Work with this dataset containing the pH and hydrogen ion concentrations of common substances to see exactly how differences in pH relate to the differences in hydrogen ion concentrations.
The Dataset
This dataset lists the concentration of hydrogen ions and the pH values of fourteen common substances.
The Activity
1. Open the dataset and look at the Table tab. What does a change from a pH of 8 to a pH of 9 mean in terms of the concentration of H+ ions in each solution? How many times more H+ ions are in sea water as compared to baking soda.
2. What does a change from a pH of 4 to a pH of 2 mean in terms of the concentration of H+ ions in each solution? Use the values in the dataset to help you calculate this.
3. Make a line graph showing the value of [H+] for each whole number on the pH scale. Paste your graph into this assignment sheet.

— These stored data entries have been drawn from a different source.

**config.mk**
```make
export PLATFORM = sky130hd
export DESIGN_NAME = mf3_median
export DESIGN_NICKNAME = d
export VERILOG_FILES = /design/src/rtl/mf3_pkg.sv /design/src/rtl/mf3_median.sv
export SDC_FILE = /design/constraint.sdc
export NUM_CORES = 1
export LEC_CHECK = 0
export ABC_AREA = 1
export BUFFER_PORTS_ARGS = -buffer_cell sky130_fd_sc_hd__buf_2
export CORE_ASPECT_RATIO = 0.7
export CORE_MARGIN = 5
export CORE_UTILIZATION = 65
export CTS_CLUSTER_DIAMETER = 60
export DETAILED_ROUTE_END_ITERATION = 10
export PLACE_DENSITY = 0.95
export SLEW_MARGIN = 40
export SYNTH_ARGS = -nofsm -noshare
export SYNTH_HDL_FRONTEND = slang
export SYNTH_SLANG_ARGS = --single-unit
```
**constraint.sdc**
```tcl
create_clock -name aclk -period 6.4 [get_ports aclk]
set_clock_uncertainty 0.05 [all_clocks]
set_input_delay 0.96 -clock aclk [delete_from_list [all_inputs] [get_ports aclk]]
set_output_delay 0.96 -clock aclk [all_outputs]
set_load 0.01 [all_outputs]
```
**src/rtl/mf3_pkg.sv**
```systemverilog
package mf3_pkg;

    // Defaults for the top-level parameters
    localparam int MAX_WIDTH_DEF  = 1024;
    localparam int PIXEL_BITS_DEF = 8;

    // Fixed frame geometry
    localparam int MAX_HEIGHT     = 4096;
    localparam int ROW_BITS       = 12;
    localparam int HGT_BITS       = 13;
    localparam int CFG_WIDTH_BITS = 11;
    localparam int RESET_WIDTH    = 640;
    localparam int RESET_HEIGHT   = 480;

    // Configuration port
    localparam int CFG_INDEX_BITS = 4;
    localparam int CFG_DATA_BITS  = 16;

    // Row store: four row banks, selected by row mod 4
    localparam int STORE_ROWS = 4;
    localparam int BANK_BITS  = 2;

    // 3x3 window and ranking
    localparam int WIN_DIM   = 3;
    localparam int WIN_SIZE  = 9;
    localparam int RANK_BITS = 4;

    // Result queue
    localparam int FIFO_DEPTH    = 8;
    localparam int FIFO_PTR_BITS = 3;
    localparam int FIFO_CNT_BITS = 4;

    typedef enum logic [CFG_INDEX_BITS-1:0] {
        REG_IMAGE_WIDTH  = 4'd0,
        REG_IMAGE_HEIGHT = 4'd1
    } cfg_reg_t;

    typedef enum logic {
        MODE_PIXEL = 1'b0,
        MODE_FLUSH = 1'b1
    } mode_t;

    typedef struct packed {
        mode_t      mode;
        logic [7:0] pixel_value;
    } mf3_in_t;

    typedef struct packed {
        logic [7:0] median_value;
        logic       frame_end;
    } mf3_out_t;

    // One output job: which neighbors exist and which bank holds the center row
    typedef struct packed {
        logic                 valid;
        logic                 frame_end;
        logic                 has_up;
        logic                 has_down;
        logic                 has_left;
        logic                 has_right;
        logic [BANK_BITS-1:0] bank;
    } mf3_job_t;

endpackage

```
**src/rtl/mf3_median.sv**
```systemverilog
module mf3_median #(
    parameter int PIXEL_BITS = mf3_pkg::PIXEL_BITS_DEF
) (
    input  logic                                                 aclk,
    input  logic                                                 aresetn,
    input  mf3_pkg::mf3_job_t                                    job,
    input  logic [mf3_pkg::STORE_ROWS-1:0][PIXEL_BITS-1:0]       rd_a,
    input  logic [mf3_pkg::STORE_ROWS-1:0][PIXEL_BITS-1:0]       rd_b,
    output logic                                                 res_valid,
    output mf3_pkg::mf3_out_t                                    res,
    output logic [1:0]                                           inflight
);

    mf3_pkg::mf3_job_t                 job2_reg;
    logic [PIXEL_BITS-1:0]             left_col_reg [mf3_pkg::WIN_DIM];

    logic                              s3_valid_reg;
    logic                              s3_end_reg;
    logic [PIXEL_BITS-1:0]             s3_win_reg [mf3_pkg::WIN_SIZE];
    logic [mf3_pkg::WIN_SIZE-1:0]      s3_vmask_reg;
    logic [mf3_pkg::WIN_SIZE-1:0]      s3_lt_reg [mf3_pkg::WIN_SIZE];
    logic [mf3_pkg::RANK_BITS-1:0]     s3_half_reg;

    logic [mf3_pkg::BANK_BITS-1:0]     row_bank [mf3_pkg::WIN_DIM];
    logic                              row_ok [mf3_pkg::WIN_DIM];
    logic                              col_ok [mf3_pkg::WIN_DIM];
    logic [PIXEL_BITS-1:0]             center [mf3_pkg::WIN_DIM];
    logic [PIXEL_BITS-1:0]             win [mf3_pkg::WIN_SIZE];
    logic [mf3_pkg::WIN_SIZE-1:0]      vmask;
    logic [mf3_pkg::WIN_SIZE-1:0]      lt [mf3_pkg::WIN_SIZE];
    logic [mf3_pkg::RANK_BITS-1:0]     half;
    logic [PIXEL_BITS-1:0]             median;

    // Assemble the window: left column from the previous job, the rest from the banks
    always_comb begin
        row_bank[0] = job2_reg.bank - mf3_pkg::BANK_BITS'(1);
        row_bank[1] = job2_reg.bank;
        row_bank[2] = job2_reg.bank + mf3_pkg::BANK_BITS'(1);
        row_ok[0]   = job2_reg.has_up;
        row_ok[1]   = 1'b1;
        row_ok[2]   = job2_reg.has_down;
        col_ok[0]   = job2_reg.has_left;
        col_ok[1]   = 1'b1;
        col_ok[2]   = job2_reg.has_right;
        for (int r = 0; r < mf3_pkg::WIN_DIM; r++) begin
            center[r] = rd_a[row_bank[r]];
            win[mf3_pkg::WIN_DIM * r]     = left_col_reg[r];
            win[mf3_pkg::WIN_DIM * r + 1] = center[r];
            win[mf3_pkg::WIN_DIM * r + 2] = rd_b[row_bank[r]];
            for (int c = 0; c < mf3_pkg::WIN_DIM; c++) begin
                vmask[mf3_pkg::WIN_DIM * r + c] = row_ok[r] && col_ok[c];
            end
        end
        // lt[i][j]: neighbor j sorts ahead of neighbor i (ties broken by position)
        for (int i = 0; i < mf3_pkg::WIN_SIZE; i++) begin
            for (int j = 0; j < mf3_pkg::WIN_SIZE; j++) begin
                lt[i][j] = vmask[j] && ((win[j] < win[i]) || ((win[j] == win[i]) && (j < i)));
            end
        end
        half = mf3_pkg::RANK_BITS'($countones(vmask)) >> 1;
    end

    // Pick the neighbor whose rank is the upper median
    always_comb begin
        median = '0;
        for (int i = 0; i < mf3_pkg::WIN_SIZE; i++) begin
            if (s3_vmask_reg[i] &&
                (mf3_pkg::RANK_BITS'($countones(s3_lt_reg[i])) == s3_half_reg)) begin
                median = median | s3_win_reg[i];
            end
        end
    end

    always_ff @(posedge aclk) begin
        if (!aresetn) begin
            job2_reg     <= '0;
            s3_valid_reg <= 1'b0;
        end else begin
            job2_reg     <= job;
            s3_valid_reg <= job2_reg.valid;
        end
    end

    always_ff @(posedge aclk) begin
        s3_end_reg   <= job2_reg.frame_end;
        s3_vmask_reg <= vmask;
        s3_half_reg  <= half;
        for (int i = 0; i < mf3_pkg::WIN_SIZE; i++) begin
            s3_win_reg[i] <= win[i];
            s3_lt_reg[i]  <= lt[i];
        end
        // Hold the center column as the next job's left column
        if (job2_reg.valid) begin
            for (int r = 0; r < mf3_pkg::WIN_DIM; r++) begin
                left_col_reg[r] <= center[r];
            end
        end
    end

    assign res_valid        = s3_valid_reg;
    assign res.median_value = 8'(median);
    assign res.frame_end    = s3_end_reg;
    assign inflight         = {1'b0, job2_reg.valid} + {1'b0, s3_valid_reg};

endmodule

```
==> results of run 1 <==
==> kinds of logic after synthesis <==
logic type / Yosys count
compound gates: 303
xor+xnor: 6
fa+ha+maj: 373
buf+inv: 314
flops: 189
mux: 4
simple gates: 709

Click on the Graph tab at the top of the screen to switch to graph view. Be sure that the Scatter/Box/Bar or Categorical Bubble icon is selected; this will ensure you make a scatter plot. Click the Show buttons beneath the variable names to show them on the graph. Be sure each pH is on X and [H+] is on Y. If not, you can correct that on the panel to the right side of your graph. Finally, check the Connect Dots box.
4. What do you notice about the graph you made, particularly with regard to the points that represent pH 2 through pH 14?
5. Next, click on the box labelled lin that corresponds with the Y-axis of the graph. This will change the scale of the Y-axis from a linear scale to a logarithmic scale.
6. What do you notice about the shape and slope of this new graph?
7. What advantage does the logarithmic scale have over the linear scale that you used for your first graph?
8. Use the pH formula from the introduction (pH = -log[H+]) to find the pH value of a substance whose [H+] = 3.25 x 10-4.
9. Based on your calculations in question 9, predict the pH value for a substance whose [H+] = 3.25 x 10-6. Explain how you determined this predicted value.
10. Use the pH formula to find the pH value of a substance whose [H+] = 3.25 x 10-6.
11. A solution with a pH of 1 and a pH of 3 are relatively close to each other on the pH scale. Does this mean that they have close to the same concentration of H+ ions? Explain.
12. How many times greater is the concentration of H+ ions in a solution with a pH of 3 as compared to a solution with a pH of 7?